__Your assignment__:
The answer must consist of every line in the records below that contains the string "busy".

__________________________________________________

**src/rtl/lsu_pkg.sv**
```systemverilog
// Shared constants and types for the load/store controller.
package lsu_pkg;

    localparam int MASK_W = 8;

    // RV32 load/store width codes
    localparam logic [2:0] F3_B  = 3'b000;
    localparam logic [2:0] F3_H  = 3'b001;
    localparam logic [2:0] F3_W  = 3'b010;
    localparam logic [2:0] F3_BU = 3'b100;
    localparam logic [2:0] F3_HU = 3'b101;

    typedef enum logic [1:0] {
        IDLE,
        ACCESS,
        RESP
    } state_t;

    // True when the request must be rejected without touching memory:
    // unknown width code for its direction, or an address not aligned to the width.
    function automatic logic is_illegal(input logic wen, input logic [2:0] f3,
                                        input logic [1:0] off);
        logic bad_code;
        logic bad_align;
        bad_code  = 1'b0;
        bad_align = 1'b0;
        if (wen) begin
            bad_code = !((f3 == F3_B) || (f3 == F3_H) || (f3 == F3_W));
        end else begin
            bad_code = (f3 == 3'b011) || (f3 == 3'b110) || (f3 == 3'b111);
        end
        if ((f3 == F3_H) || (f3 == F3_HU)) begin
            bad_align = off[0];
        end
        if (f3 == F3_W) begin
            bad_align = (off != 2'b00);
        end
        return bad_code || bad_align;
    endfunction

endpackage

```
**src/rtl/lsu_align.sv**
```systemverilog
// Byte-lane logic: store mask and data placement, load extraction and extension.
module lsu_align
    import lsu_pkg::*;
(
    input  logic [2:0]        funct3,
    input  logic [1:0]        off,
    input  logic [31:0]       wdata,
    input  logic [31:0]       rdata,
    output logic [MASK_W-1:0] wmask,
    output logic [31:0]       wdata_sh,
    output logic [31:0]       rdata_ext
);

    logic [4:0]  sh_amt;
    logic [31:0] rd_sh;

    assign sh_amt = {off, 3'b000};
    assign rd_sh  = rdata >> sh_amt;

    // Lane selection per width code; unused codes leave everything at zero
    always_comb begin
        wmask     = '0;
        wdata_sh  = '0;
        rdata_ext = '0;
        case (funct3)
            F3_B: begin
                wmask     = {4'b0000, 4'b0001 << off};
                wdata_sh  = {24'b0, wdata[7:0]} << sh_amt;
                rdata_ext = {{24{rd_sh[7]}}, rd_sh[7:0]};
            end
            F3_H: begin
                wmask     = {4'b0000, 4'b0011 << off};
                wdata_sh  = {16'b0, wdata[15:0]} << sh_amt;
                rdata_ext = {{16{rd_sh[15]}}, rd_sh[15:0]};
            end
            F3_W: begin
                wmask     = 8'h0F;
                wdata_sh  = wdata;
                rdata_ext = rd_sh;
            end
            F3_BU: begin
                rdata_ext = {24'b0, rd_sh[7:0]};
            end
            F3_HU: begin
                rdata_ext = {16'b0, rd_sh[15:0]};
            end
            default: begin
            end
        endcase
    end

endmodule

```
**src/rtl/lsu_mem_ctrl.sv**
```systemverilog
// Load/store controller: one request at a time, memory access held for
// MEM_LATENCY cycles, registered response held until taken.
module lsu_mem_ctrl
    import lsu_pkg::*;
#(
    parameter int MEM_LATENCY = 1
) (
    input  logic              clk,
    input  logic              rst,
    input  logic              req_valid,
    output logic              req_ready,
    input  logic              req_wen,
    input  logic [2:0]        req_funct3,
    input  logic [31:0]       req_addr,
    input  logic [31:0]       req_wdata,
    output logic              resp_valid,
    input  logic              resp_ready,
    output logic [31:0]       resp_rdata,
    output logic              resp_err,
    output logic              mem_valid,
    output logic [31:0]       mem_raddr,
    output logic              mem_wen,
    output logic [31:0]       mem_waddr,
    output logic [MASK_W-1:0] mem_wmask,
    output logic [31:0]       mem_wdata,
    input  logic [31:0]       mem_rdata
);

    localparam int CNT_W = (MEM_LATENCY > 1) ? $clog2(MEM_LATENCY) : 1;
    localparam logic [CNT_W-1:0] CNT_LAST = CNT_W'(MEM_LATENCY - 1);

    state_t           state_q, state_d;
    logic             wen_q, wen_d;
    logic [2:0]       funct3_q, funct3_d;
    logic [31:0]      addr_q, addr_d;
    logic [31:0]      wdata_q, wdata_d;
    logic [CNT_W-1:0] cnt_q, cnt_d;
    logic [31:0]      rdata_q, rdata_d;
    logic             err_q, err_d;

    logic [MASK_W-1:0] al_wmask;
    logic [31:0]       al_wdata;
    logic [31:0]       al_rdata;

    lsu_align u_align (
        .funct3    (funct3_q),
        .off       (addr_q[1:0]),
        .wdata     (wdata_q),
        .rdata     (mem_rdata),
        .wmask     (al_wmask),
        .wdata_sh  (al_wdata),
        .rdata_ext (al_rdata)
    );

    // State and request/response registers
    always_ff @(posedge clk or posedge rst) begin
        if (rst) begin
            state_q  <= IDLE;
            wen_q    <= 1'b0;
            funct3_q <= '0;
            addr_q   <= '0;
            wdata_q  <= '0;
            cnt_q    <= '0;
            rdata_q  <= '0;
            err_q    <= 1'b0;
        end else begin
            state_q  <= state_d;
            wen_q    <= wen_d;
            funct3_q <= funct3_d;
            addr_q   <= addr_d;
            wdata_q  <= wdata_d;
            cnt_q    <= cnt_d;
            rdata_q  <= rdata_d;
            err_q    <= err_d;
        end
    end

    // Next-state and output decode; outputs are purely a function of state so
    // an asynchronous reset drops mem_valid/mem_wen at once
    always_comb begin
        state_d    = state_q;
        wen_d      = wen_q;
        funct3_d   = funct3_q;
        addr_d     = addr_q;
        wdata_d    = wdata_q;
        cnt_d      = cnt_q;
        rdata_d    = rdata_q;
        err_d      = err_q;
        req_ready  = 1'b0;
        resp_valid = 1'b0;
        resp_rdata = rdata_q;
        resp_err   = err_q;
        mem_valid  = 1'b0;
        mem_raddr  = '0;
        mem_wen    = 1'b0;
        mem_waddr  = '0;
        mem_wmask  = '0;
        mem_wdata  = '0;
        case (state_q)
            IDLE: begin
                req_ready = 1'b1;
                if (req_valid) begin
                    wen_d    = req_wen;
                    funct3_d = req_funct3;
                    addr_d   = req_addr;
                    wdata_d  = req_wdata;
                    cnt_d    = '0;
                    rdata_d  = '0;
                    if (is_illegal(req_wen, req_funct3, req_addr[1:0])) begin
                        err_d   = 1'b1;
                        state_d = RESP;
                    end else begin
                        err_d   = 1'b0;
                        state_d = ACCESS;
                    end
                end
            end
            ACCESS: begin
                mem_valid = 1'b1;
                mem_raddr = {addr_q[31:2], 2'b00};
                mem_waddr = {addr_q[31:2], 2'b00};
                // write strobe only on the first beat so a held access writes once
                mem_wen   = wen_q && (cnt_q == '0);
                mem_wmask = wen_q ? al_wmask : '0;
                mem_wdata = wen_q ? al_wdata : '0;
                if (cnt_q == CNT_LAST) begin
                    rdata_d = wen_q ? 32'h0 : al_rdata;
                    state_d = RESP;
                end else begin
                    cnt_d = cnt_q + 1'b1;
                end
            end
            RESP: begin
                resp_valid = 1'b1;
                if (resp_ready) begin
                    state_d = IDLE;
                end
            end
            default: begin
                state_d = IDLE;
            end
        endcase
    end

endmodule

```
===== src/rtl/teclado_pkg.sv =====
// Shared types for the bicycle-rack keypad front end: FSM states, key index
// and the fixed-priority selector used when several keys press together.
package teclado_pkg;

  localparam int N_TECLAS = 4;

  typedef logic [1:0] tecla_t;

  typedef enum logic [1:0] {
    IDLE,
    PEND,
    EMIT,
    WAIT_REL
  } estado_t;

  // Lowest index wins: key 1 has priority over 2, 3 and 4.
  function automatic tecla_t prioridad(input logic [N_TECLAS-1:0] press);
    tecla_t sel;
    sel = '0;
    for (int i = N_TECLAS - 1; i >= 0; i--) begin
      if (press[i]) sel = tecla_t'(i);
    end
    return sel;
  endfunction

endpackage


===== src/rtl/sincronizador_antirrebote.sv =====
// One key line: 2-FF synchroniser, stable-count debouncer and a one-cycle
// pulse on every debounced rising edge.
module sincronizador_antirrebote #(
  parameter int DEBOUNCE_CYCLES = 500000,
  parameter int CNT_W           = 20
) (
  input  logic clk,
  input  logic reset,
  input  logic boton,
  output logic db,
  output logic press
);

  localparam logic [CNT_W-1:0] CNT_MAX = CNT_W'(DEBOUNCE_CYCLES - 1);

  logic             sync_p0;
  logic             sync_p1;
  logic [CNT_W-1:0] cnt;
  logic             db_prev_p2;

  always_ff @(posedge clk or negedge reset) begin
    if (!reset) begin
      sync_p0    <= 1'b0;
      sync_p1    <= 1'b0;
      cnt        <= '0;
      db         <= 1'b0;
      db_prev_p2 <= 1'b0;
      press      <= 1'b0;
    end else begin
      // synchroniser stage
      sync_p0 <= boton;
      sync_p1 <= sync_p0;
      // debounce stage: any return to the current level restarts the count
      if (sync_p1 == db) begin
        cnt <= '0;
      end else if (cnt == CNT_MAX) begin
        db  <= sync_p1;
        cnt <= '0;
      end else begin
        cnt <= cnt + CNT_W'(1);
      end
      // edge stage: releases deliberately produce nothing
      db_prev_p2 <= db;
      press      <= db & ~db_prev_p2;
    end
  end

endmodule
[config.mk]
export PLATFORM = sky130hd
export DESIGN_NAME = mlp_folded_engine_flat
export DESIGN_NICKNAME = d
export VERILOG_FILES = /design/src/rtl/mlp_folded_engine_if.sv /design/src/rtl/mlp_folded_engine.sv /design/src/flat_wrapper.sv
export SDC_FILE = /design/constraint.sdc
export NUM_CORES = 2
export LEC_CHECK = 0
export CAP_MARGIN = 20
export CORE_ASPECT_RATIO = 2
export CORE_MARGIN = 3
export CORE_UTILIZATION = 49
export DETAILED_ROUTE_END_ITERATION = 10
export PLACE_DENSITY = 0.68
export SLEW_MARGIN = 20
export SYNTH_ARGS = -nofsm -noshare
export SYNTH_HDL_FRONTEND = slang
export SYNTH_SLANG_ARGS = --single-unit
[constraint.sdc]
create_clock -name clk -period 20.2 [get_ports clk]
set_clock_uncertainty 0.2 [all_clocks]
set_input_delay 2.02 -clock clk [delete_from_list [all_inputs] [get_ports clk]]
set_output_delay 2.02 -clock clk [all_outputs]
set_load 0.02 [all_outputs]
[src/rtl/mlp_folded_engine_if.sv]
// rtl/mlp_folded_engine_if.sv - start/result and weight-write bus of the folded MLP engine
interface mlp_folded_engine_if #(
    parameter int N     = 5,
    parameter int M     = 3,
    parameter int WIDTH = 8
);
    localparam int LW = (M > 1) ? $clog2(M) : 1;
    localparam int NW = (N > 1) ? $clog2(N) : 1;
    localparam int IW = $clog2(N + 1);

    logic                        soc;
    logic [N-1:0][WIDTH-1:0]     in;
    logic                        w_we;
    logic [LW-1:0]               w_layer;
    logic [NW-1:0]               w_neuron;
    logic [IW-1:0]               w_idx;
    logic [WIDTH-1:0]            w_data;
    logic [N-1:0][WIDTH-1:0]     out;
    logic                        eoc;
    logic                        busy;

    modport master (
        output soc, in, w_we, w_layer, w_neuron, w_idx, w_data,
        input  out, eoc, busy
    );

    modport slave (
        input  soc, in, w_we, w_layer, w_neuron, w_idx, w_data,
        output out, eoc, busy
    );
endinterface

__________________________________________________

__Exercise output__:
    logic                        busy;
        input  out, eoc, busy
        output out, eoc, busy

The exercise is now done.